- Opening Delimiter -

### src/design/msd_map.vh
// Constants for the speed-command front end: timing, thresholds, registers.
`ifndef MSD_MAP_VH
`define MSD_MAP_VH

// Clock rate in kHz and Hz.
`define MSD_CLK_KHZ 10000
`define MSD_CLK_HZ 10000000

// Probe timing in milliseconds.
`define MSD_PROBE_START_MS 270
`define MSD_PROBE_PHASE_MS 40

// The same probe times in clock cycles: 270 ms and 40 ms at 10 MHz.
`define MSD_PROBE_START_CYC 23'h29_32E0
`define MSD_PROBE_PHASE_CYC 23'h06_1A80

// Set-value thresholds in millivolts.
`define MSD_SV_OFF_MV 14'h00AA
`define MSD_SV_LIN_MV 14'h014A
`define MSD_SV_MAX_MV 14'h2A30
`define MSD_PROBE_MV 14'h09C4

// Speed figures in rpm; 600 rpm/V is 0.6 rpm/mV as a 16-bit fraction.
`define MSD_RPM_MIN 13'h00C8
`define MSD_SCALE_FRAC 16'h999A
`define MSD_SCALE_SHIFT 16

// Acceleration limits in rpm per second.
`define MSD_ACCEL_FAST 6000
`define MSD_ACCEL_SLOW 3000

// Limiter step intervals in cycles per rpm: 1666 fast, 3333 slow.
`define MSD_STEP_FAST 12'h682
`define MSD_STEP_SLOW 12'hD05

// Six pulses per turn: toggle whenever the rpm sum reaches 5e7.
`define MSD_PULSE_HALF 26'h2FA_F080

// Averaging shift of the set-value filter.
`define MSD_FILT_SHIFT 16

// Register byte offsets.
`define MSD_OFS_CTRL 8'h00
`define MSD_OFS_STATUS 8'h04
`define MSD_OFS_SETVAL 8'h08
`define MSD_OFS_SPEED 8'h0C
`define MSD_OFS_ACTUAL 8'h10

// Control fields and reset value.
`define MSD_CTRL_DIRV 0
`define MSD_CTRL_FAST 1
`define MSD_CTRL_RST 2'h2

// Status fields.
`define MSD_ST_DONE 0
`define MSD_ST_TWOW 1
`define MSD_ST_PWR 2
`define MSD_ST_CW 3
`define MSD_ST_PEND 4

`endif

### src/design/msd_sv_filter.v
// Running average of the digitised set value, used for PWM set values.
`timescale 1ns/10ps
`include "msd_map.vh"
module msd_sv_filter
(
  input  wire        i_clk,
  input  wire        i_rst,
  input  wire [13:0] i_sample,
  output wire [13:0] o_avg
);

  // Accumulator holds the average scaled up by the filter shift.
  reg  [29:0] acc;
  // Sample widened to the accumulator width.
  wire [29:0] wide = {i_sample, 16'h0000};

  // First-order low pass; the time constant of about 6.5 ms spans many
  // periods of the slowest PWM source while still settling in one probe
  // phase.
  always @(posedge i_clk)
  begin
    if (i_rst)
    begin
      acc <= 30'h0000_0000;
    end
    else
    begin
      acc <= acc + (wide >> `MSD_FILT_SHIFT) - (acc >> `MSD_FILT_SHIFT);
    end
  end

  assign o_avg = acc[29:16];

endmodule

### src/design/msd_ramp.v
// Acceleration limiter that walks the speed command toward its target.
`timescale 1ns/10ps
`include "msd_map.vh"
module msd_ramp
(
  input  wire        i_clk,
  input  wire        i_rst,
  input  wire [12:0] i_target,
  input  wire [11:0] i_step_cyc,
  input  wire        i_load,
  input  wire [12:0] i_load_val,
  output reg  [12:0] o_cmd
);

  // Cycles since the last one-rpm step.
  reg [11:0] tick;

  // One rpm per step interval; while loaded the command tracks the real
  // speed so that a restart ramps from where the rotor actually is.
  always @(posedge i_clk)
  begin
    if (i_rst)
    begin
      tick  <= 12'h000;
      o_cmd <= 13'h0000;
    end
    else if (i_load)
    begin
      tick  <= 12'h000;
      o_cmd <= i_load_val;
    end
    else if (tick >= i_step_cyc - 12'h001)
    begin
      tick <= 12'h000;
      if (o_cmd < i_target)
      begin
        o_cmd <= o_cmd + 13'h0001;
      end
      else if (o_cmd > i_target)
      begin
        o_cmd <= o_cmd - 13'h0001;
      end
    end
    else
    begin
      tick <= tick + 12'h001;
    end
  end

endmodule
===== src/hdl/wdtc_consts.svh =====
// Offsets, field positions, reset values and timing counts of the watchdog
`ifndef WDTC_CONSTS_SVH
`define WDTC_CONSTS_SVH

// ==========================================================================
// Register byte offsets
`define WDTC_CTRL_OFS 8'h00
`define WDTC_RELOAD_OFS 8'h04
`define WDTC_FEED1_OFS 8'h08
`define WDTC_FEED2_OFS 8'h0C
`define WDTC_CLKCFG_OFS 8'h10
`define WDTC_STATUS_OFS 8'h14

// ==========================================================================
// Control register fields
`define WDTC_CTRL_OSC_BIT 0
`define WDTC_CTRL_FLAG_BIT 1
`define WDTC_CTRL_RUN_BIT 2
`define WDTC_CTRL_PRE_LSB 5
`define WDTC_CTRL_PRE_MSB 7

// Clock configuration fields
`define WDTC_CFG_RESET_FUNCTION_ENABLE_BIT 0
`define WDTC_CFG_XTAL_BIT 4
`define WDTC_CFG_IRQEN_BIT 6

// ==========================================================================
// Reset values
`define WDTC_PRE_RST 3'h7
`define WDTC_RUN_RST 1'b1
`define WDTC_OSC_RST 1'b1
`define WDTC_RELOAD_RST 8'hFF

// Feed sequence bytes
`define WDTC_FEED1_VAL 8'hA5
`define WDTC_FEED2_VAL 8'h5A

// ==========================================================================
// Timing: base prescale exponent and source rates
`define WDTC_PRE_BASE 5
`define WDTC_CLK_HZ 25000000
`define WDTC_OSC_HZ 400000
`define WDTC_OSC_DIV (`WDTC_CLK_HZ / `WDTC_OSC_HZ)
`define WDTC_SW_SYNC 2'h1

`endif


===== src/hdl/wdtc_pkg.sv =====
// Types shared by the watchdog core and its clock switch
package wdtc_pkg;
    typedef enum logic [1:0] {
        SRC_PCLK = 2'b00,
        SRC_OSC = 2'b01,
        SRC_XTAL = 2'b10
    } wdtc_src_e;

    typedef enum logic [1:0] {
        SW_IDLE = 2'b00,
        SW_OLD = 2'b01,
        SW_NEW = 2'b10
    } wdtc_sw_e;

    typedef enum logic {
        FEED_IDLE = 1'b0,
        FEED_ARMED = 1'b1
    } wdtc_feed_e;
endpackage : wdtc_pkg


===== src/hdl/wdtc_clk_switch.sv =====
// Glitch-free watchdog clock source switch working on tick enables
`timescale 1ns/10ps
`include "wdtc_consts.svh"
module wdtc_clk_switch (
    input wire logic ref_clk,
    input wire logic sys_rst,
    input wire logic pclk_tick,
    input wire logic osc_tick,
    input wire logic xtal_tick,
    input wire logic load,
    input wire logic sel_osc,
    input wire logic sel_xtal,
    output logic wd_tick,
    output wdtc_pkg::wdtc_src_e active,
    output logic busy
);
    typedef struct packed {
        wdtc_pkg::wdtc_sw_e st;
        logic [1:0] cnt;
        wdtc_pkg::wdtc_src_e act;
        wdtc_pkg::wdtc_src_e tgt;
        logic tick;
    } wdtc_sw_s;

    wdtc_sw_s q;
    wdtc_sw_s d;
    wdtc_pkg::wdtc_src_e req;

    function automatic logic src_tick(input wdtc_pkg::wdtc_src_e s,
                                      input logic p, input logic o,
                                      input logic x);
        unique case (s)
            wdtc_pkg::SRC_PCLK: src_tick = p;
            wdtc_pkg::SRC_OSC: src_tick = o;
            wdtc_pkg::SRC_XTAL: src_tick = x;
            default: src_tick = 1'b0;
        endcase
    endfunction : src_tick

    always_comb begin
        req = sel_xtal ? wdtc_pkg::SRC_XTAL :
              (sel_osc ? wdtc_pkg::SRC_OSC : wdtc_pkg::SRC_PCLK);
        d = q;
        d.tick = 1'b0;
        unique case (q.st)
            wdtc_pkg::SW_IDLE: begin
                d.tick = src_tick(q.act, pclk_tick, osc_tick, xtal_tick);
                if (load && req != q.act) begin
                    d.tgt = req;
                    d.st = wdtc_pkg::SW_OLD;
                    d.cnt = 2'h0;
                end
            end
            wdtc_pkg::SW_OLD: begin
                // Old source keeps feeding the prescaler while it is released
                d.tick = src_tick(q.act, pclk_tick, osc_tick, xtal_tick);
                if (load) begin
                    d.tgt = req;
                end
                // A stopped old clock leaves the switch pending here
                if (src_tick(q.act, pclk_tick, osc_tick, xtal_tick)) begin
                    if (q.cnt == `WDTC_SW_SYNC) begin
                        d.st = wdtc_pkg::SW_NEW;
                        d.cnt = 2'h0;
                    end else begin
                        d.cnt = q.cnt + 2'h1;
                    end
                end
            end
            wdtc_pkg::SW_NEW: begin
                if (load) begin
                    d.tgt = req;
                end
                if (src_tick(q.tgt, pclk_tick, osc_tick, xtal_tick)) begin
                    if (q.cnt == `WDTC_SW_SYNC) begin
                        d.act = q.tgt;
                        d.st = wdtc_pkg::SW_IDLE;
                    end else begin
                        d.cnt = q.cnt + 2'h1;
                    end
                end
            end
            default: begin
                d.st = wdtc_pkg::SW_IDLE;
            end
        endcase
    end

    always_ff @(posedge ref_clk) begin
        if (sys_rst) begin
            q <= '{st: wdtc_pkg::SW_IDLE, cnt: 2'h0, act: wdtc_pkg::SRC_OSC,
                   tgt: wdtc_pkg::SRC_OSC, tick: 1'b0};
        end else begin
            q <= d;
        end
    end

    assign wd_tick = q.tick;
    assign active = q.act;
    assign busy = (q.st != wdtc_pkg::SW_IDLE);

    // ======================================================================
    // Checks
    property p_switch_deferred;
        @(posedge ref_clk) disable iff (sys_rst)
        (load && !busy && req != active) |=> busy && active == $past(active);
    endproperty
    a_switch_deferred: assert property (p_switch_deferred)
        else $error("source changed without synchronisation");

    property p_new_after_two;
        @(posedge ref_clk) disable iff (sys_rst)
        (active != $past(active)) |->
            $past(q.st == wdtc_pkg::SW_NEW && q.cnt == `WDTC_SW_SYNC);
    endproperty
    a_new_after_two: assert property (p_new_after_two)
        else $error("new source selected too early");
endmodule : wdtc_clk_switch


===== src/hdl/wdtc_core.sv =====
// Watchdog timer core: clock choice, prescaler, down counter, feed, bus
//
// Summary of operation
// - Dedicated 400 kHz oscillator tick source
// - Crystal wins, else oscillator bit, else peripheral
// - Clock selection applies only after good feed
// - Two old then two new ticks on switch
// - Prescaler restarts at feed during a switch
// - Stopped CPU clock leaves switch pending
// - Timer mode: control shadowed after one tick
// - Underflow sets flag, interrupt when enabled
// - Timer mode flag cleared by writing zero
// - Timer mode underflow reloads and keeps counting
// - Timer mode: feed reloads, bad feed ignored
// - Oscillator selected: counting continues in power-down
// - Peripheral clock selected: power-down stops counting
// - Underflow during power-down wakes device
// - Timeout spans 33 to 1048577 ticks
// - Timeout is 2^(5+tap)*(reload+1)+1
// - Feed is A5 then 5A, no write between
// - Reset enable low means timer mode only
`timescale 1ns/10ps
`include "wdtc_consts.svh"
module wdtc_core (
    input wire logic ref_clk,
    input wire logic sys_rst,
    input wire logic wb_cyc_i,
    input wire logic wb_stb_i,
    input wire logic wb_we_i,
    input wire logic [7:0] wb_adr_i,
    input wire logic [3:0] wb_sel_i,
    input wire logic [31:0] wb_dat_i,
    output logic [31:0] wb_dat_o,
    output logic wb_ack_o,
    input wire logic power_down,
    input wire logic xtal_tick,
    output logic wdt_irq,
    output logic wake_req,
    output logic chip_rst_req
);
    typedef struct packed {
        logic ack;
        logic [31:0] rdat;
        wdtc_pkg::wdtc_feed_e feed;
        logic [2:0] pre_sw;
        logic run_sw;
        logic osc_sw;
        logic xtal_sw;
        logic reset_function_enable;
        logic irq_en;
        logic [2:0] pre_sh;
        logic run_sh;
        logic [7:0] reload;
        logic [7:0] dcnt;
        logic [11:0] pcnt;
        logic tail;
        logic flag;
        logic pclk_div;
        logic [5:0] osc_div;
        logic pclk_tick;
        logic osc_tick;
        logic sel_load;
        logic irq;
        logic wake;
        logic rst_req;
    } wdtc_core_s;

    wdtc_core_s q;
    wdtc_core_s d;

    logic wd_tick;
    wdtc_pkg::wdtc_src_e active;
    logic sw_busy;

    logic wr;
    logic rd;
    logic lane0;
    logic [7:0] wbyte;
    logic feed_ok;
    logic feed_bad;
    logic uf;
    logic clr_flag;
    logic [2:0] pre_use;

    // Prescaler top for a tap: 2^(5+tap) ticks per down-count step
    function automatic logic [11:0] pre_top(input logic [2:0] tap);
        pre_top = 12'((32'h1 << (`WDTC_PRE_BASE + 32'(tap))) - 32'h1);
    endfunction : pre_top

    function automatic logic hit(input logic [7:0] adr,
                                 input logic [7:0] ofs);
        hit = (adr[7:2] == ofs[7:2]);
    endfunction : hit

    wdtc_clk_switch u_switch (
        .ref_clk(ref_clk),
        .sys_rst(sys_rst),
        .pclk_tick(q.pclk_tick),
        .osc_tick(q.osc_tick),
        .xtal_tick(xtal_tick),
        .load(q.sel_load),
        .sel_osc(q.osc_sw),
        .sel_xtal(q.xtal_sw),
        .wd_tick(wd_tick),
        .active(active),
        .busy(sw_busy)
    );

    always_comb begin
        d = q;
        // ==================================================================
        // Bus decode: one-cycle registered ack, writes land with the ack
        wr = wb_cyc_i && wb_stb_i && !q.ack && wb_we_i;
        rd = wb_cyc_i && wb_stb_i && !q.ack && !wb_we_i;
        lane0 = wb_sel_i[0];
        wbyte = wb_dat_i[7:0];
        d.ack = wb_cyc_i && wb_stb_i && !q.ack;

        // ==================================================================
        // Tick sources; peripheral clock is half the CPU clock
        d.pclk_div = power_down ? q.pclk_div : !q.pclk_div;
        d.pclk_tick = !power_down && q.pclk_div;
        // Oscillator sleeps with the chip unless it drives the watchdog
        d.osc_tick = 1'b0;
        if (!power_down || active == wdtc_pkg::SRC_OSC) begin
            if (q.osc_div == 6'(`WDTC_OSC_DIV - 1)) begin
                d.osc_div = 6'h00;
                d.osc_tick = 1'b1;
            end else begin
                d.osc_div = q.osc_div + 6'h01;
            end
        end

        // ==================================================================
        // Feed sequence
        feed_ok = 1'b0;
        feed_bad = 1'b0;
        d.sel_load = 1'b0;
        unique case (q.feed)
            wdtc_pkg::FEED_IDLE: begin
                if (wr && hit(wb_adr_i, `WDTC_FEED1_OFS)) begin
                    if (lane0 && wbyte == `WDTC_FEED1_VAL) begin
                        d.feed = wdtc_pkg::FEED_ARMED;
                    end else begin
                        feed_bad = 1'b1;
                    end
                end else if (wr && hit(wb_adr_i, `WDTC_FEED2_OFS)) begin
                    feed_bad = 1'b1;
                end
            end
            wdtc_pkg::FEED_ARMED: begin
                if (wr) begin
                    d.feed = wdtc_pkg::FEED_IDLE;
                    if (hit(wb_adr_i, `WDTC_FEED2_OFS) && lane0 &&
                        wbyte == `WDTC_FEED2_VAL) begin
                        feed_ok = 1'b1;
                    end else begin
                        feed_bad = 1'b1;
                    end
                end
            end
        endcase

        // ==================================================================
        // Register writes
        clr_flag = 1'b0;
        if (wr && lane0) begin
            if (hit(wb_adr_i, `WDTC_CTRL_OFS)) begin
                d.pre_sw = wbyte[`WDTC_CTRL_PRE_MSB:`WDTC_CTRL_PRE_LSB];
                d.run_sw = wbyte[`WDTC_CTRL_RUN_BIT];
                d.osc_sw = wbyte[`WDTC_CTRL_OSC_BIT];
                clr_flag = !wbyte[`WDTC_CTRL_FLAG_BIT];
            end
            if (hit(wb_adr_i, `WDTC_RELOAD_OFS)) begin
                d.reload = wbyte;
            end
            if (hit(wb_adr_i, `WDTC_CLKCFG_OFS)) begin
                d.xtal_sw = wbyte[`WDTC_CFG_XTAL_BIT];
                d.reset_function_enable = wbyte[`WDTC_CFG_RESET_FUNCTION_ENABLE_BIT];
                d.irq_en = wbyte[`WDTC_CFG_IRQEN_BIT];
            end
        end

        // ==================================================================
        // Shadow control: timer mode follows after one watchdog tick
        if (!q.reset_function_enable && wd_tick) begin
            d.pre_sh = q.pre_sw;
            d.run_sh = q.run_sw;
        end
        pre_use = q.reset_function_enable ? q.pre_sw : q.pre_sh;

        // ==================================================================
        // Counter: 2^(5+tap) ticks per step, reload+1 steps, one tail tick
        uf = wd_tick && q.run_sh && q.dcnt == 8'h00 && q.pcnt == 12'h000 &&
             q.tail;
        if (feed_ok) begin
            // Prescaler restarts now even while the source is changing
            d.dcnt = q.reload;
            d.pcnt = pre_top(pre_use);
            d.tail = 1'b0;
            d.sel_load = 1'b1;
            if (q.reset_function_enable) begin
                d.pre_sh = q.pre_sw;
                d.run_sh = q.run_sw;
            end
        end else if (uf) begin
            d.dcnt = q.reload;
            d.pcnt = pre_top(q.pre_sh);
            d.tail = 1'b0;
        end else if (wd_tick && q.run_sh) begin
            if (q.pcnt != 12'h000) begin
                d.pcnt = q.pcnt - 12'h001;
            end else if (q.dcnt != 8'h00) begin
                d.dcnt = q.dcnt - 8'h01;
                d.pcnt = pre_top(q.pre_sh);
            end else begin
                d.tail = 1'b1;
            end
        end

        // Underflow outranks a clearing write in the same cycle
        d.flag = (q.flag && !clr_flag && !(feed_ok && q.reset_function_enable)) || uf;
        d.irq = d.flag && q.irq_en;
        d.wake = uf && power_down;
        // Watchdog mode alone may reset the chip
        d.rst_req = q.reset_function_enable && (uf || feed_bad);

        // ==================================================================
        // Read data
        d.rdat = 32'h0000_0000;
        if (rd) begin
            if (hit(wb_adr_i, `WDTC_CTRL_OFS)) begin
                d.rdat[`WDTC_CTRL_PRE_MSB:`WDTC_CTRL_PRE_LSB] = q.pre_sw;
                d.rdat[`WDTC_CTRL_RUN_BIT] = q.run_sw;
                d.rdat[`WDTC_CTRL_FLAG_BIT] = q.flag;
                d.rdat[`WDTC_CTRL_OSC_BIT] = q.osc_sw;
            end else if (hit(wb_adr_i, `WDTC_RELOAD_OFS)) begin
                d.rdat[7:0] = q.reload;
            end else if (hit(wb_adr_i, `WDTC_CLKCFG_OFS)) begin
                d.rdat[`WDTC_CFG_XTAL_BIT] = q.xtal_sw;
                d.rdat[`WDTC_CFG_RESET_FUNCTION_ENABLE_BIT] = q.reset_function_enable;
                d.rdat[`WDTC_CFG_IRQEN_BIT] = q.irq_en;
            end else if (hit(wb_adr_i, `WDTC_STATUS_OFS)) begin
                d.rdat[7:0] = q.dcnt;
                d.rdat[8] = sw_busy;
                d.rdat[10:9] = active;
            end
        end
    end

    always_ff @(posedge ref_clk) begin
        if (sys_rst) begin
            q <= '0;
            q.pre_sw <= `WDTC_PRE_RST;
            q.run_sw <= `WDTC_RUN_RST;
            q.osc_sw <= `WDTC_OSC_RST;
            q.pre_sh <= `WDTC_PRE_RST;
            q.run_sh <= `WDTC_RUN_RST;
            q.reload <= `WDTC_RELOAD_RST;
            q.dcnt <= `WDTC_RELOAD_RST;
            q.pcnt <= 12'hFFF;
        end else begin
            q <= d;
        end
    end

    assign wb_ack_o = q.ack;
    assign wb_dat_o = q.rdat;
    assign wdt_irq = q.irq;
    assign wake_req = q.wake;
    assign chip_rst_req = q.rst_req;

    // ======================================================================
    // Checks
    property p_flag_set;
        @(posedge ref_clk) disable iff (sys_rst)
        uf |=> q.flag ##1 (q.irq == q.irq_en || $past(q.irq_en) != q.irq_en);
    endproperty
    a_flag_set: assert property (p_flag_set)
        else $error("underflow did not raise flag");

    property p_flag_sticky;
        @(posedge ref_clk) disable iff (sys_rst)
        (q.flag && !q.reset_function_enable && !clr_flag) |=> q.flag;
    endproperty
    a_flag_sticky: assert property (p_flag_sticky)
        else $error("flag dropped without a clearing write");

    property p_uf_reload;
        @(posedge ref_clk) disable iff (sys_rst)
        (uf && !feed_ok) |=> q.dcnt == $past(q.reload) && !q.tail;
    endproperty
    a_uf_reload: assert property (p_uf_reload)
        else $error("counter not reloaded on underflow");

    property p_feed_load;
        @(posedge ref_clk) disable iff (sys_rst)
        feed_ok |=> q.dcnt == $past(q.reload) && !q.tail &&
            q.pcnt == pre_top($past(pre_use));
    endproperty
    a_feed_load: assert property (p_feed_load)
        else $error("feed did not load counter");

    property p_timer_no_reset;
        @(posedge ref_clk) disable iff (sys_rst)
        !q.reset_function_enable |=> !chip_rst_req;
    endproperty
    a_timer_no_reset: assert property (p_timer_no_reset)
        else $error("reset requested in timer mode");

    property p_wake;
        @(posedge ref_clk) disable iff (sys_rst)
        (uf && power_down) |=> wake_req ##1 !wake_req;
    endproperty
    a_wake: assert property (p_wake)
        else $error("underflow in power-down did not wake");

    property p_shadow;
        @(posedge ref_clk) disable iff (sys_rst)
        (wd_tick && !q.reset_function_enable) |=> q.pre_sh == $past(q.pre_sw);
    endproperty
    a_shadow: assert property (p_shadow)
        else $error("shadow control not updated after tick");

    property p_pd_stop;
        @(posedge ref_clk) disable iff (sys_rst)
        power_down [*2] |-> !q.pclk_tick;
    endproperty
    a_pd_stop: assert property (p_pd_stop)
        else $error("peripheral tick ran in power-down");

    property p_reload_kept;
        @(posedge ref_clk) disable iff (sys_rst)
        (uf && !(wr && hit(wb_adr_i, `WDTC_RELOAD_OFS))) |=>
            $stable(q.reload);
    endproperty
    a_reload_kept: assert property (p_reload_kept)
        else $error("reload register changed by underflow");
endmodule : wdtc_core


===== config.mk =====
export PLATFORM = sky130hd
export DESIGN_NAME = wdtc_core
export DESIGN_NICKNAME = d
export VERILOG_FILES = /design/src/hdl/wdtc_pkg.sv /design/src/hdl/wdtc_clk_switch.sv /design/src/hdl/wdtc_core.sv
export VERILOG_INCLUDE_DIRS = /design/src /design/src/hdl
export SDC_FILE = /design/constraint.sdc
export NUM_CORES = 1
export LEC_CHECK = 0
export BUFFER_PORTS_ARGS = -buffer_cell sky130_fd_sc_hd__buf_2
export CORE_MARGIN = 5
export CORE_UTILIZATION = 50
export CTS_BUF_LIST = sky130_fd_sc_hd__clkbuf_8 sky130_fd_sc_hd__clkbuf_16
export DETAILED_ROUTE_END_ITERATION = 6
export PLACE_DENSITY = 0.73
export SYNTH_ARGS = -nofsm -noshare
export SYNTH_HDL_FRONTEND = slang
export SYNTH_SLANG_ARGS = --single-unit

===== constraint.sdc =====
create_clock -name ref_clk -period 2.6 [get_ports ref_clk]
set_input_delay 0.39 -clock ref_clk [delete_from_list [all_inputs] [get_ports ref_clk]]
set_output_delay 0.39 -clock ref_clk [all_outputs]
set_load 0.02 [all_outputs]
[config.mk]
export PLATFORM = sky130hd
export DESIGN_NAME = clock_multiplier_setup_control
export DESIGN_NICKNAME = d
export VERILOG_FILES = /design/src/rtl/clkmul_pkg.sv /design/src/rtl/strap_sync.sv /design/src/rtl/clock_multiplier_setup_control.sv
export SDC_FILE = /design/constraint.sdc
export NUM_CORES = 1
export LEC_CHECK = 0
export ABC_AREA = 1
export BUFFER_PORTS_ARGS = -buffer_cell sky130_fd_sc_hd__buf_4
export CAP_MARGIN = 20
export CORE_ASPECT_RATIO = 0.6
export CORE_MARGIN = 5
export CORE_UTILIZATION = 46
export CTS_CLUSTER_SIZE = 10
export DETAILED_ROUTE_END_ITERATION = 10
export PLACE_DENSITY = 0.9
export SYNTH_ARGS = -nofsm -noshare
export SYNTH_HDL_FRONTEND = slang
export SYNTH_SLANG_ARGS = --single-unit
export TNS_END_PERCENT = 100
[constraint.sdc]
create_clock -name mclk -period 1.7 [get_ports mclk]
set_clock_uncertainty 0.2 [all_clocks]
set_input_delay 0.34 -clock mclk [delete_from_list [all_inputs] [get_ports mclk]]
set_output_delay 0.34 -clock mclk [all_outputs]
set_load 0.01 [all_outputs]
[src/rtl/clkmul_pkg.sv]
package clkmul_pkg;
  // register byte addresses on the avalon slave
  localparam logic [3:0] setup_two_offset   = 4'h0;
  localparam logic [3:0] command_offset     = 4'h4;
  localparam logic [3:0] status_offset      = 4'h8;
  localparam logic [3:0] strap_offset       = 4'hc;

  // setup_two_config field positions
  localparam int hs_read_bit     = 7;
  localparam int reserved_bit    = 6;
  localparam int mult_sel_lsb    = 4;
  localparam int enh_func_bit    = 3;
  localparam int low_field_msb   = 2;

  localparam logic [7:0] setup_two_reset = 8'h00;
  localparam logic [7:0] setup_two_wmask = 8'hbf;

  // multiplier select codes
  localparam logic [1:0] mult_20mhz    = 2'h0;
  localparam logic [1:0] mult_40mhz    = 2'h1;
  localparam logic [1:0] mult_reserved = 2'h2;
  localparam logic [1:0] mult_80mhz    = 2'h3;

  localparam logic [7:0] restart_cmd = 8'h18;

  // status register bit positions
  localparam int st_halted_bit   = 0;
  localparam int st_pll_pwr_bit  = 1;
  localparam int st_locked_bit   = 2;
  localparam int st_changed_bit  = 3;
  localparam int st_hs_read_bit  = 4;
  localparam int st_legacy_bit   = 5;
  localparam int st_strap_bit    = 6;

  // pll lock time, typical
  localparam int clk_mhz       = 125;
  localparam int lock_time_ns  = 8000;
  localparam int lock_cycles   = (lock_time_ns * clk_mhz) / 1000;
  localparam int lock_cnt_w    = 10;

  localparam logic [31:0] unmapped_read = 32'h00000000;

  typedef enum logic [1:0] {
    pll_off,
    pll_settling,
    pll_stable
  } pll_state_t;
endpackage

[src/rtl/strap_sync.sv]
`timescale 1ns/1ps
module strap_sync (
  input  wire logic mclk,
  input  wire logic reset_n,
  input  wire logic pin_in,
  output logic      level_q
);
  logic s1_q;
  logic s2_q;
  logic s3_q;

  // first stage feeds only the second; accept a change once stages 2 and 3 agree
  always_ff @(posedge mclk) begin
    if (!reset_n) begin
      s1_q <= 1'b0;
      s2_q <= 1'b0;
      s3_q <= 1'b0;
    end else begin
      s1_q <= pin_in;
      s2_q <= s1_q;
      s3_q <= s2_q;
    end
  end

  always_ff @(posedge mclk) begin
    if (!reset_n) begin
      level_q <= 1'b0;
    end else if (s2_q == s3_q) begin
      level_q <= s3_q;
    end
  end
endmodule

- Closing Delimiter -

WHAT YOU HAVE TO DO
Output exactly the lines of the material above from the one containing "set_load 0.01 [all_outputs]" up to and including the one containing "localparam int reserved_bit".

ANSWER FOR THIS EXERCISE
set_load 0.01 [all_outputs]
[src/rtl/clkmul_pkg.sv]
package clkmul_pkg;
  // register byte addresses on the avalon slave
  localparam logic [3:0] setup_two_offset   = 4'h0;
  localparam logic [3:0] command_offset     = 4'h4;
  localparam logic [3:0] status_offset      = 4'h8;
  localparam logic [3:0] strap_offset       = 4'hc;

  // setup_two_config field positions
  localparam int hs_read_bit     = 7;
  localparam int reserved_bit    = 6;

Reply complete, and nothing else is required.